> _Data for the task_:

- Opening Delimiter -

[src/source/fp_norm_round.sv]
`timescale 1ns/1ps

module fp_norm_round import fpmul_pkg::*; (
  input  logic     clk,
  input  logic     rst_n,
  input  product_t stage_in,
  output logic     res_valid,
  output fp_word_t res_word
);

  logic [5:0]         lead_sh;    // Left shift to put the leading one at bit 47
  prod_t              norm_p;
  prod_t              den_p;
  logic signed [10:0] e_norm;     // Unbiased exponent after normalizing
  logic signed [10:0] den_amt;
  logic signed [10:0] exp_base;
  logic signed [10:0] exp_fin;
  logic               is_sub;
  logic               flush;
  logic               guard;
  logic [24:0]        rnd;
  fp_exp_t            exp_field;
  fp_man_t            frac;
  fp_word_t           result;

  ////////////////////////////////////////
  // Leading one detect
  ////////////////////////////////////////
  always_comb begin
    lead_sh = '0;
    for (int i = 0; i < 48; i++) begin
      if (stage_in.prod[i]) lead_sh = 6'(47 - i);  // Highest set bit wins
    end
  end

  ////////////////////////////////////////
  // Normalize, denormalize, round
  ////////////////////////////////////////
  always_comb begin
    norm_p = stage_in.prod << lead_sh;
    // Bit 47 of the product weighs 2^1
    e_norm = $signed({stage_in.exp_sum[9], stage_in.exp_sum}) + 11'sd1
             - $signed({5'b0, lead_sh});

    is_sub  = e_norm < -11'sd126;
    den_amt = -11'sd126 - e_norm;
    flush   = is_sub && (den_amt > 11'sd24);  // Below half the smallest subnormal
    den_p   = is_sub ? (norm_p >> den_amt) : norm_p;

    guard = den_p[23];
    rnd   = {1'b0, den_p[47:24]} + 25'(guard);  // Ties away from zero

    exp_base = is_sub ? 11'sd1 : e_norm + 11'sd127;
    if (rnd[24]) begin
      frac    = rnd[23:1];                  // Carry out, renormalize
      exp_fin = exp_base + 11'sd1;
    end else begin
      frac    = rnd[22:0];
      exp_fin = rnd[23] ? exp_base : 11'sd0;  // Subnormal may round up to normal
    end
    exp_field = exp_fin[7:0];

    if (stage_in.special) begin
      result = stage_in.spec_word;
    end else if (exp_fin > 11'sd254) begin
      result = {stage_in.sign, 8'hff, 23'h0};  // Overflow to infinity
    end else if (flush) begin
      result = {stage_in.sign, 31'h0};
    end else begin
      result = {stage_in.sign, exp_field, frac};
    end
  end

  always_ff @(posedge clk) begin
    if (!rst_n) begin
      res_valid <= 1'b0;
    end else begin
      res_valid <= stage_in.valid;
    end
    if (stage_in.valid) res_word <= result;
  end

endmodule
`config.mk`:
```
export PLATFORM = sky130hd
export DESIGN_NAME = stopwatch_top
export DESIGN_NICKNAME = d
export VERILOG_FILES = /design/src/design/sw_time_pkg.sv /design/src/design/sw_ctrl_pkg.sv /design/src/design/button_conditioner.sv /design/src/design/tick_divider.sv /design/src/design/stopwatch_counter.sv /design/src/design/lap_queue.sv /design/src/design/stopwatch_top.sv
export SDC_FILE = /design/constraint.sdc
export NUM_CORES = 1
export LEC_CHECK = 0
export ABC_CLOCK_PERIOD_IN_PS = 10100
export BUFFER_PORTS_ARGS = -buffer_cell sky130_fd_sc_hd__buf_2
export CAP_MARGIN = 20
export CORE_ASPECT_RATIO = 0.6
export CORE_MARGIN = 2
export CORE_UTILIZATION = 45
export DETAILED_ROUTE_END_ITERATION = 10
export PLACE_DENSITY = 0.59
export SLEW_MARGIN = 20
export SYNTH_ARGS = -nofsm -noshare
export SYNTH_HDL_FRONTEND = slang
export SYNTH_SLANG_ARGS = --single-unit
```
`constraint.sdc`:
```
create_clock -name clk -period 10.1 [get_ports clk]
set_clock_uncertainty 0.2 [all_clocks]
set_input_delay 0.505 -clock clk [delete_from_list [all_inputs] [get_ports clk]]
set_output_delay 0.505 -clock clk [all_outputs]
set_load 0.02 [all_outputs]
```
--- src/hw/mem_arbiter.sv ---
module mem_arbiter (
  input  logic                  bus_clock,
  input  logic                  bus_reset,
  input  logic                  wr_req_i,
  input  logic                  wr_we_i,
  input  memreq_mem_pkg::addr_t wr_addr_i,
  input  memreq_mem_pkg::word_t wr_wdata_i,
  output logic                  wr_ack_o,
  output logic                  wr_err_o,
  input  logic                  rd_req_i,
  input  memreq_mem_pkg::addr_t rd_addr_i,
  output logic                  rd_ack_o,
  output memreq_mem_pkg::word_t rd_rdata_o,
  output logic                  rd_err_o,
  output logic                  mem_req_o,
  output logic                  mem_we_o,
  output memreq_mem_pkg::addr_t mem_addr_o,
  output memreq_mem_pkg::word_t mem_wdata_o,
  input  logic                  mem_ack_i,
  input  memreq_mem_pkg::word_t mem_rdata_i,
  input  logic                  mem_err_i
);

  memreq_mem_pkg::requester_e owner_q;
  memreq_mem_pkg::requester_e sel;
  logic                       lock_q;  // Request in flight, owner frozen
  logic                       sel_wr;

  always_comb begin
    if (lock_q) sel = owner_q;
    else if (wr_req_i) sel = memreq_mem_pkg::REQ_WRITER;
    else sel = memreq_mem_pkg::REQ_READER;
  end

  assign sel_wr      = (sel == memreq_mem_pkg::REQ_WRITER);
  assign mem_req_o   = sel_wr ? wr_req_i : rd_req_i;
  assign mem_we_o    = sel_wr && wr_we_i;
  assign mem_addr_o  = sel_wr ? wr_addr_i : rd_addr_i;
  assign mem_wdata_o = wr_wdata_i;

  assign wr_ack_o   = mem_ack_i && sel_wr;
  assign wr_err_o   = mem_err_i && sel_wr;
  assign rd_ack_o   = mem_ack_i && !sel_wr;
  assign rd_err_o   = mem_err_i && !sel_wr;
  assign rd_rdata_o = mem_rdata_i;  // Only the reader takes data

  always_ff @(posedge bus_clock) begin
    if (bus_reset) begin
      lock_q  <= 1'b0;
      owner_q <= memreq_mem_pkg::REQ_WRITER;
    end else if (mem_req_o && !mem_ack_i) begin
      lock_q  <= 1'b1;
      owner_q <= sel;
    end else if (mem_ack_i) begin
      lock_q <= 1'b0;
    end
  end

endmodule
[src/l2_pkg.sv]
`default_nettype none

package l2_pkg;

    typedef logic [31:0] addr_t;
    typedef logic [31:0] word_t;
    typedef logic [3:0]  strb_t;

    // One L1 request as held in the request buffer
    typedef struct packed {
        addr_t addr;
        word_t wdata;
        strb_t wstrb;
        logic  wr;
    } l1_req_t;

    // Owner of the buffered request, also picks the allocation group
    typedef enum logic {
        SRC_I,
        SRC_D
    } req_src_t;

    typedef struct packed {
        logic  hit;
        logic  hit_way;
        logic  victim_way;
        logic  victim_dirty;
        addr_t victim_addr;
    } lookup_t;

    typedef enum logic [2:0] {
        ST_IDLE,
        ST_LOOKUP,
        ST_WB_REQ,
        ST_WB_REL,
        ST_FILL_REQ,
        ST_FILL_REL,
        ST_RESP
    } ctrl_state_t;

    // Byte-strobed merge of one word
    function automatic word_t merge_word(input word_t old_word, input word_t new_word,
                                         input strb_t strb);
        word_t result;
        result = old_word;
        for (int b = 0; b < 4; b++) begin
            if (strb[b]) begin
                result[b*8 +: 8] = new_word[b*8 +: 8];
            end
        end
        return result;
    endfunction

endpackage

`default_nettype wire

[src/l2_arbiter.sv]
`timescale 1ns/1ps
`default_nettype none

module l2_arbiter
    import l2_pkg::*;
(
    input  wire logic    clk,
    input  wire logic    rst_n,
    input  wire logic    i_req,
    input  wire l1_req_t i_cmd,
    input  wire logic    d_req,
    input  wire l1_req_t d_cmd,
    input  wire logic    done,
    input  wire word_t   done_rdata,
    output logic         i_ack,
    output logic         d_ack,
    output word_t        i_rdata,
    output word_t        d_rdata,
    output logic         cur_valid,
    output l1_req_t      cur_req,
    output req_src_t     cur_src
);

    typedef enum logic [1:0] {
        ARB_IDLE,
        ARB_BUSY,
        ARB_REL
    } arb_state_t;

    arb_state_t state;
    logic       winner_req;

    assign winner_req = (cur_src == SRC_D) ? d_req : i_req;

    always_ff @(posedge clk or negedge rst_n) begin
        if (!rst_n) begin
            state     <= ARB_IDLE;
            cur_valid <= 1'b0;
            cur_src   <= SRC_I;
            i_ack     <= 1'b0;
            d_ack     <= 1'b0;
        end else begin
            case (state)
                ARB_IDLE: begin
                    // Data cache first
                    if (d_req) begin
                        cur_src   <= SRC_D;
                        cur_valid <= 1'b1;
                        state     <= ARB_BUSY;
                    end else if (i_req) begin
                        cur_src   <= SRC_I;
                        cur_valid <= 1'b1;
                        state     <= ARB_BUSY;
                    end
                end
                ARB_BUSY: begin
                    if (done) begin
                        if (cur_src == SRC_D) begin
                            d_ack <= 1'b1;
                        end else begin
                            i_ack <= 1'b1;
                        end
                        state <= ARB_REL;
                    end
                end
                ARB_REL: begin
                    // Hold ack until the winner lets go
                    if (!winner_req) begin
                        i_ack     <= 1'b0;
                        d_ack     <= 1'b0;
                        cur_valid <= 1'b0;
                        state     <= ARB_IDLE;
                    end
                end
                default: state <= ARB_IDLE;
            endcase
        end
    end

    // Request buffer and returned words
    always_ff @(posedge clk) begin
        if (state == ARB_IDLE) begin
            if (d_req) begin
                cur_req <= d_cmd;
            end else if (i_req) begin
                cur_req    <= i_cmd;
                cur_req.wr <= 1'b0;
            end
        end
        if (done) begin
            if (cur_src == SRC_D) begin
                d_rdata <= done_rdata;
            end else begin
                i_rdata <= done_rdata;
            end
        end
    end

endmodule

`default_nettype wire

- Closing Delimiter -
- Opening Delimiter -

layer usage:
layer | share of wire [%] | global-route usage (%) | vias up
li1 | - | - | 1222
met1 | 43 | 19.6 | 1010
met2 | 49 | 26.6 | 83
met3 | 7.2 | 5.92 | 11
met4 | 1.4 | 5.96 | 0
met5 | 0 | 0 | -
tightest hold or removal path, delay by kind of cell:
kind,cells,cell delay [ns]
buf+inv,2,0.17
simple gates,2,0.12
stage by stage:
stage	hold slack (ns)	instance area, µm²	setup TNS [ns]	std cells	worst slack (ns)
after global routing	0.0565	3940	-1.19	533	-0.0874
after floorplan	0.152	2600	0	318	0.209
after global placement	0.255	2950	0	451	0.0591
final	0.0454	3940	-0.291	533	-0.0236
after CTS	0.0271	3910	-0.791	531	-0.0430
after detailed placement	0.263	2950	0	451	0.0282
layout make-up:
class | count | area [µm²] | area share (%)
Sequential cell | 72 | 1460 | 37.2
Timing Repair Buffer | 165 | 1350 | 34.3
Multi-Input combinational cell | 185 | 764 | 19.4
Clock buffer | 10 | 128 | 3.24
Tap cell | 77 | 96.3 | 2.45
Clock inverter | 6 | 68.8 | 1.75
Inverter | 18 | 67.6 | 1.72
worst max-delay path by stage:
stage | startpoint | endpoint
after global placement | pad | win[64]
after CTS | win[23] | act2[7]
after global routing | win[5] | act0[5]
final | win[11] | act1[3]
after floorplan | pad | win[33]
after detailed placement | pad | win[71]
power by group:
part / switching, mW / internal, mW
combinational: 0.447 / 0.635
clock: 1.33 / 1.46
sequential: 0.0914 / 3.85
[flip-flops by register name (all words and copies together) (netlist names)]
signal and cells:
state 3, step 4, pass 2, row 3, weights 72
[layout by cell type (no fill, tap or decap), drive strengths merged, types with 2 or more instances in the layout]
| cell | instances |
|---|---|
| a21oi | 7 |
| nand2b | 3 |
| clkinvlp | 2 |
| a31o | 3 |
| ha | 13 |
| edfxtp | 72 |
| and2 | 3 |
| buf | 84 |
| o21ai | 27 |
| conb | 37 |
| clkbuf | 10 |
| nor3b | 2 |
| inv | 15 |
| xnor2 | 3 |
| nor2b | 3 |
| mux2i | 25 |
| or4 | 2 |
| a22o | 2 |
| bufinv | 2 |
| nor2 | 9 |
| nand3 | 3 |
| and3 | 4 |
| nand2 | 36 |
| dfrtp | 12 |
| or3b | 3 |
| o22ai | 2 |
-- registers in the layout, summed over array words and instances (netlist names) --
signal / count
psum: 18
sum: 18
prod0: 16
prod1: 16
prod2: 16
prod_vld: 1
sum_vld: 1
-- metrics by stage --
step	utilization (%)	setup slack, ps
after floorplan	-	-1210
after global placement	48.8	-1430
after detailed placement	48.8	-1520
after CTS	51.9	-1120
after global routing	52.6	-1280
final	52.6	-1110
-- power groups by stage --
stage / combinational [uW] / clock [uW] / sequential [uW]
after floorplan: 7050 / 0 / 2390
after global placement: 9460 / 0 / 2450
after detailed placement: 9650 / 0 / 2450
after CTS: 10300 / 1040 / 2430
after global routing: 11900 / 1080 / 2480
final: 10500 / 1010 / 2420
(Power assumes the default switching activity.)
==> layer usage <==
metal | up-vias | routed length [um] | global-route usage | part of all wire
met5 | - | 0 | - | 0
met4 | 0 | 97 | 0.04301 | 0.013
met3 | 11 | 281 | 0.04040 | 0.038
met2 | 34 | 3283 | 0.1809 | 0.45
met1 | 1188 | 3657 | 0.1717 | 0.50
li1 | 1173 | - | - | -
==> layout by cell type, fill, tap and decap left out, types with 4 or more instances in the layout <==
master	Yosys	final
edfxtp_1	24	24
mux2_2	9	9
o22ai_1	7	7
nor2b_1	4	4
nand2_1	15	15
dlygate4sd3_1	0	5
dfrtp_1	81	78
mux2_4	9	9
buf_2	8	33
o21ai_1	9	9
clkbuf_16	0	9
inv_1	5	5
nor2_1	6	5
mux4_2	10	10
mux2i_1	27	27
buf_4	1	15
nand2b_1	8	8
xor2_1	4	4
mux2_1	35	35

- Closing Delimiter -
- Opening Delimiter -

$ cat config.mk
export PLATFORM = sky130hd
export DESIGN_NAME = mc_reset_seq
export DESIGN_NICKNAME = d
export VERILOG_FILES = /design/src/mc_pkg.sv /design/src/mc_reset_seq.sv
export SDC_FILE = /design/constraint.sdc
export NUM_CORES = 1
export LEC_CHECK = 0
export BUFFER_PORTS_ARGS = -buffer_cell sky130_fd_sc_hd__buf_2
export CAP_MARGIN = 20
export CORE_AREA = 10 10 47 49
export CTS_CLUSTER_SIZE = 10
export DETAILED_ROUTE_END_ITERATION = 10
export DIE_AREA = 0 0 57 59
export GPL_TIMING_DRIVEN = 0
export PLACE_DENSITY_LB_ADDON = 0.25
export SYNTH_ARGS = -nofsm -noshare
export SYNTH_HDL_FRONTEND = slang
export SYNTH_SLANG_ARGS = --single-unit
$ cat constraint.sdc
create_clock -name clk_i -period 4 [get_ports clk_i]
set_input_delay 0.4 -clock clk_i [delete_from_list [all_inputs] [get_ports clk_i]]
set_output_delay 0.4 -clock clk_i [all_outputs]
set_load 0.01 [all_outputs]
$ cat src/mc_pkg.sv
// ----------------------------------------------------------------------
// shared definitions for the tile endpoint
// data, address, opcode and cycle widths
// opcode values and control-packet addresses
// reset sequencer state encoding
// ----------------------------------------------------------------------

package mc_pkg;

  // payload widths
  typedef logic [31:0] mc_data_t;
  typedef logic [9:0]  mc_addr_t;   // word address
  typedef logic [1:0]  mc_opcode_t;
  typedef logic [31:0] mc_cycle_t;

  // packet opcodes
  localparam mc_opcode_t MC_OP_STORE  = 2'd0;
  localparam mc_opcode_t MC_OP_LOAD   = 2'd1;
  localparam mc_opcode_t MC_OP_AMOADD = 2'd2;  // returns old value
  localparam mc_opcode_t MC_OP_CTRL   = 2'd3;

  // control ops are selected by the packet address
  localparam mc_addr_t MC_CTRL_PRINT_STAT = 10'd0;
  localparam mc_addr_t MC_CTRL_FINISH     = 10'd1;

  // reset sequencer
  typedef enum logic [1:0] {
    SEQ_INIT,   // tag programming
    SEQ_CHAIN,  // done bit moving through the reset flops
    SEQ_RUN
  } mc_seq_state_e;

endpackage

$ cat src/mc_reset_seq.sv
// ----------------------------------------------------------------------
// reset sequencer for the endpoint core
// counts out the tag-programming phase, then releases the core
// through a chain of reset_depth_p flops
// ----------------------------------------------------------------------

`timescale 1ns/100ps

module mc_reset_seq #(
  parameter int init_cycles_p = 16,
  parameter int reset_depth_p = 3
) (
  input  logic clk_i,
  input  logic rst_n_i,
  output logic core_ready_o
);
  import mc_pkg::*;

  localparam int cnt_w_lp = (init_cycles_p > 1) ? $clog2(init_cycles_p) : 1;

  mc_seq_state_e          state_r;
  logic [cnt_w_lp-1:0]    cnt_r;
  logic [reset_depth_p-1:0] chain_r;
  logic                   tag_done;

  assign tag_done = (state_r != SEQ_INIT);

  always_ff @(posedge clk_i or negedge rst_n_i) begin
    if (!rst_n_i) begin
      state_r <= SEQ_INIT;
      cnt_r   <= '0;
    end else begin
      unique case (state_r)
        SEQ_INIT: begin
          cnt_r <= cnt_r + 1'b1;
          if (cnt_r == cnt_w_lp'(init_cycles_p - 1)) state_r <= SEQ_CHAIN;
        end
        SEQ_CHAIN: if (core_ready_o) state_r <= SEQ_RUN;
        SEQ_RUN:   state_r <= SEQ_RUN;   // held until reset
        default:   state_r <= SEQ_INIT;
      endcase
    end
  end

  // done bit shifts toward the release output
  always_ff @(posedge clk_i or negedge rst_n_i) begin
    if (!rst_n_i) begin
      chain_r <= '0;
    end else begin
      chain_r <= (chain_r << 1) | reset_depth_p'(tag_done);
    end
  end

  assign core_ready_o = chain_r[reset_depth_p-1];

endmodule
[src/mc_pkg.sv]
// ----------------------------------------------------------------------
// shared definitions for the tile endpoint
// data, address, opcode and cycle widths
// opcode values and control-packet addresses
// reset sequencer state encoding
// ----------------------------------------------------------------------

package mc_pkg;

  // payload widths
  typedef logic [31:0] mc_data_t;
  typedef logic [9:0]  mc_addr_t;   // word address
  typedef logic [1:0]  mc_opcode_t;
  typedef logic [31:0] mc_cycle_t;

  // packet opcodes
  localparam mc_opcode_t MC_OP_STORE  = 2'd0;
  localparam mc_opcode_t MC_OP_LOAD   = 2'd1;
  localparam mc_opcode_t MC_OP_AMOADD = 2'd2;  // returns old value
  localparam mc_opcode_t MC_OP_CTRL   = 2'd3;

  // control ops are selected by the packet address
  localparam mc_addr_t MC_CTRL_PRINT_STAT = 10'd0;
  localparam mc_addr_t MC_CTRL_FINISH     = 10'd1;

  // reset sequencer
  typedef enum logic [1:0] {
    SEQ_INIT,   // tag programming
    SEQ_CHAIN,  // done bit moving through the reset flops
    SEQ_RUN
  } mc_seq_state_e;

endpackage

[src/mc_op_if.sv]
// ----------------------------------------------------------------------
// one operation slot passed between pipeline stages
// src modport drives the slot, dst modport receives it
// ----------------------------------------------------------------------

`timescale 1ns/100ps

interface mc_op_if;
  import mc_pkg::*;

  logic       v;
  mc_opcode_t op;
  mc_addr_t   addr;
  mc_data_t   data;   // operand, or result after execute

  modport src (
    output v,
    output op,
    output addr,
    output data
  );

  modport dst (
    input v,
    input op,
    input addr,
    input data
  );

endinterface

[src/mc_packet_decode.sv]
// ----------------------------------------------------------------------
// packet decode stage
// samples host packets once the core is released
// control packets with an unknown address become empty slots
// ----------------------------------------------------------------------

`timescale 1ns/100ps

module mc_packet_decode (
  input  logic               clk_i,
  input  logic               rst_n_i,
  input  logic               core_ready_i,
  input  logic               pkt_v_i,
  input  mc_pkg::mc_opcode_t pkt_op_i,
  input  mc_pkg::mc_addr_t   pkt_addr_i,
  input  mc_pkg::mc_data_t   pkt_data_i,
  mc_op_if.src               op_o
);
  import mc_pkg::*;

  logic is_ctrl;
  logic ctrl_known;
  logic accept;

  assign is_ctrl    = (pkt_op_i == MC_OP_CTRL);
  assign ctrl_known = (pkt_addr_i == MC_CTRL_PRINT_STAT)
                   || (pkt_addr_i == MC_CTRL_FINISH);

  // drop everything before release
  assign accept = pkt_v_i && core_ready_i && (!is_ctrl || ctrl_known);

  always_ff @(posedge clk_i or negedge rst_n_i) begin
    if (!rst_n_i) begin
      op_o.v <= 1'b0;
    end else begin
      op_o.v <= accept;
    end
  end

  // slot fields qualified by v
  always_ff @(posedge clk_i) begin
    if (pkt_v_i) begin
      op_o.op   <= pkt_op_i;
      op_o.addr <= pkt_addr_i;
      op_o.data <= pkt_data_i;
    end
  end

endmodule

- Closing Delimiter -

> _Work to be completed_:
Using the listing above, list every line in which the string "layout" occurs.

> _Task response_:
layout make-up:
[layout by cell type (no fill, tap or decap), drive strengths merged, types with 2 or more instances in the layout]
-- registers in the layout, summed over array words and instances (netlist names) --
==> layout by cell type, fill, tap and decap left out, types with 4 or more instances in the layout <==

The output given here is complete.